To remove such imaginary modes and converge to a minimum structure one can either try to tighten the convergence thresholds of the optimization by the TightOPT or VeryTightOPT keywords. Sometimes tightening the numerical integration grid to DEFGRID3 can also help to remove imaginary modes. If such measures fail, displacing the respective mode manually and restart the optimization can help:
为了消除这些虚频并收敛至最小结构，可以通过 TightOPT 或 VeryTightOPT 关键词收紧优化收敛阈值。有时，将数值积分网格细化至 DEFGRID3 也能有助于消除虚频。若这些措施无效，手动偏移相应模式并重新启动优化可能会有所帮助：

!B3LYP D4 DEF2-SVP TIGHTOPT DEFGRID3 FREQ
* XYZFILE 0 1 aceticacid.xyz

Numerical Frequencies 数值频率

The computation of the Hessian matrix is not available for all methods in ORCA, but one can always do a numerical Hessian calculation, using the NUMFREQ keywords, such as:
ORCA 中并非所有方法都能计算 Hessian 矩阵，但始终可以使用 NUMFREQ 关键字进行数值 Hessian 计算，例如：

!RI-B2PLYP DEF2-SVP DEF2-SVP/C NUMFREQ

and the Hessian will be computed by the central differences approach, after $6N$ displacements, where $N$ is the number of atoms in your system. This can be fully parallelised and sometimes is actually a better option than the analytical FREQ calculation, depending on your memory.
并且 Hessian 矩阵将通过中心差分法计算，在 $6N$ 次位移后，其中 $N$ 是系统中的原子数。这可以完全并行化，并且在某些情况下，根据您的内存情况，这实际上可能比解析 FREQ 计算更优。

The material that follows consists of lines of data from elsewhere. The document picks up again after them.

==> src/rtl/burst_split_pkg.sv <==
package burst_split_pkg;

  // ----------------------------------------
  // Bus widths
  // ----------------------------------------
  localparam int unsigned ADDR_WIDTH = 32;
  localparam int unsigned DATA_WIDTH = 32;
  localparam int unsigned ID_WIDTH   = 4;
  localparam int unsigned STRB_WIDTH = DATA_WIDTH / 8;

  // ----------------------------------------
  // Field types and encodings
  // ----------------------------------------
  typedef logic [7:0] len_t;
  typedef logic [2:0] size_t;
  typedef logic [1:0] burst_t;
  typedef logic [1:0] resp_t;

  localparam burst_t BURST_FIXED = 2'b00;
  localparam burst_t BURST_INCR  = 2'b01;
  localparam burst_t BURST_WRAP  = 2'b10;

  localparam resp_t RESP_OKAY   = 2'b00;
  localparam resp_t RESP_SLVERR = 2'b10;

  // ----------------------------------------
  // Channel payloads
  // ----------------------------------------
  // Address channel, shared by AW and AR
  typedef struct packed {
    logic [ID_WIDTH-1:0]   id;
    logic [ADDR_WIDTH-1:0] addr;
    len_t                  len;
    size_t                 size;
    burst_t                burst;
  } ax_chan_t;

  typedef struct packed {
    logic [DATA_WIDTH-1:0] data;
    logic [STRB_WIDTH-1:0] strb;
    logic                  last;
  } w_chan_t;

  typedef struct packed {
    logic [ID_WIDTH-1:0] id;
    resp_t               resp;
  } b_chan_t;

  typedef struct packed {
    logic [ID_WIDTH-1:0]   id;
    logic [DATA_WIDTH-1:0] data;
    resp_t                 resp;
    logic                  last;
  } r_chan_t;

endpackage

==> src/rtl/beat_count_fifo.sv <==
`timescale 1ns/1ps

module beat_count_fifo #(
  parameter int unsigned MaxTxns = 4
) (
  input  logic                  clk_i,
  input  logic                  rst_n_i,

  input  burst_split_pkg::len_t push_len_i,
  input  logic                  push_i,
  output logic                  full_o,

  input  logic                  dec_i,
  input  logic                  set_err_i,
  output burst_split_pkg::len_t len_o,
  output logic                  valid_o,
  output logic                  err_o
);
  import burst_split_pkg::*;

  localparam int unsigned IdxWidth = (MaxTxns > 1) ? $clog2(MaxTxns) : 1;
  localparam int unsigned CntWidth = $clog2(MaxTxns + 1);

  typedef logic [IdxWidth-1:0] idx_t;

  // Remaining beats after the current one, per outstanding burst
  len_t                len_mem [MaxTxns];
  logic [MaxTxns-1:0]  err_q;
  idx_t                rd_ptr_q, wr_ptr_q;
  logic [CntWidth-1:0] count_q;
  logic                dec, pop;

  // Pointers wrap explicitly so MaxTxns need not be a power of two
  function automatic idx_t next_idx(idx_t idx);
    if (idx == idx_t'(MaxTxns - 1)) begin
      return '0;
    end
    return idx + 1'b1;
  endfunction

  assign valid_o = (count_q != '0);
  assign full_o  = (count_q == CntWidth'(MaxTxns));
  assign len_o   = len_mem[rd_ptr_q];
  // Error seen this cycle counts as well
  assign err_o   = err_q[rd_ptr_q] | set_err_i;

  assign dec = dec_i & valid_o;
  assign pop = dec & (len_o == '0);

  always_ff @(posedge clk_i or negedge rst_n_i) begin
    if (!rst_n_i) begin
      rd_ptr_q <= '0;
      wr_ptr_q <= '0;
      count_q  <= '0;
      err_q    <= '0;
    end else begin
      if (push_i) begin
        wr_ptr_q        <= next_idx(wr_ptr_q);
        err_q[wr_ptr_q] <= 1'b0;
      end
      if (set_err_i && valid_o) begin
        err_q[rd_ptr_q] <= 1'b1;
      end
      if (pop) begin
        rd_ptr_q <= next_idx(rd_ptr_q);
      end
      case ({push_i, pop})
        2'b10:   count_q <= count_q + 1'b1;
        2'b01:   count_q <= count_q - 1'b1;
        default: count_q <= count_q;
      endcase
    end
  end

  // Head and tail only coincide when empty or full, so both writes never collide
  always_ff @(posedge clk_i) begin
    if (push_i) begin
      len_mem[wr_ptr_q] <= push_len_i;
    end
    if (dec && !pop) begin
      len_mem[rd_ptr_q] <= len_o - 1'b1;
    end
  end

  assert property (@(posedge clk_i) disable iff (!rst_n_i) push_i |-> !full_o)
    else $error("beat_count_fifo: push while full");
  assert property (@(posedge clk_i) disable iff (!rst_n_i) dec_i |-> valid_o)
    else $error("beat_count_fifo: decrement while empty");

endmodule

Restarting NUMFREQ calculations
重新启动 NUMFREQ 计算#

These calculations can take a long time if one has a large system or a heavier method. In case anything happens and the calculation ends, it can be restarted using:
如果系统庞大或方法复杂，这些计算可能耗时较长。若计算过程中发生任何情况导致中断，可使用以下方式重新启动：

!RI-B2PLYP DEF2-SVP DEF2-SVP/C NUMFREQ
%FREQ RESTART TRUE END

If the basename.hess file is present on the same folder as the input, the computation will be restarted from where stopped.
如果 basename.hess 文件存在于与输入文件相同的文件夹中，计算将从停止处重新开始。

Important 重要

There are many extra options for %FREQ, please check the ORCA manual for more info.
%FREQ 有许多额外选项，请查阅 ORCA 手册获取更多信息。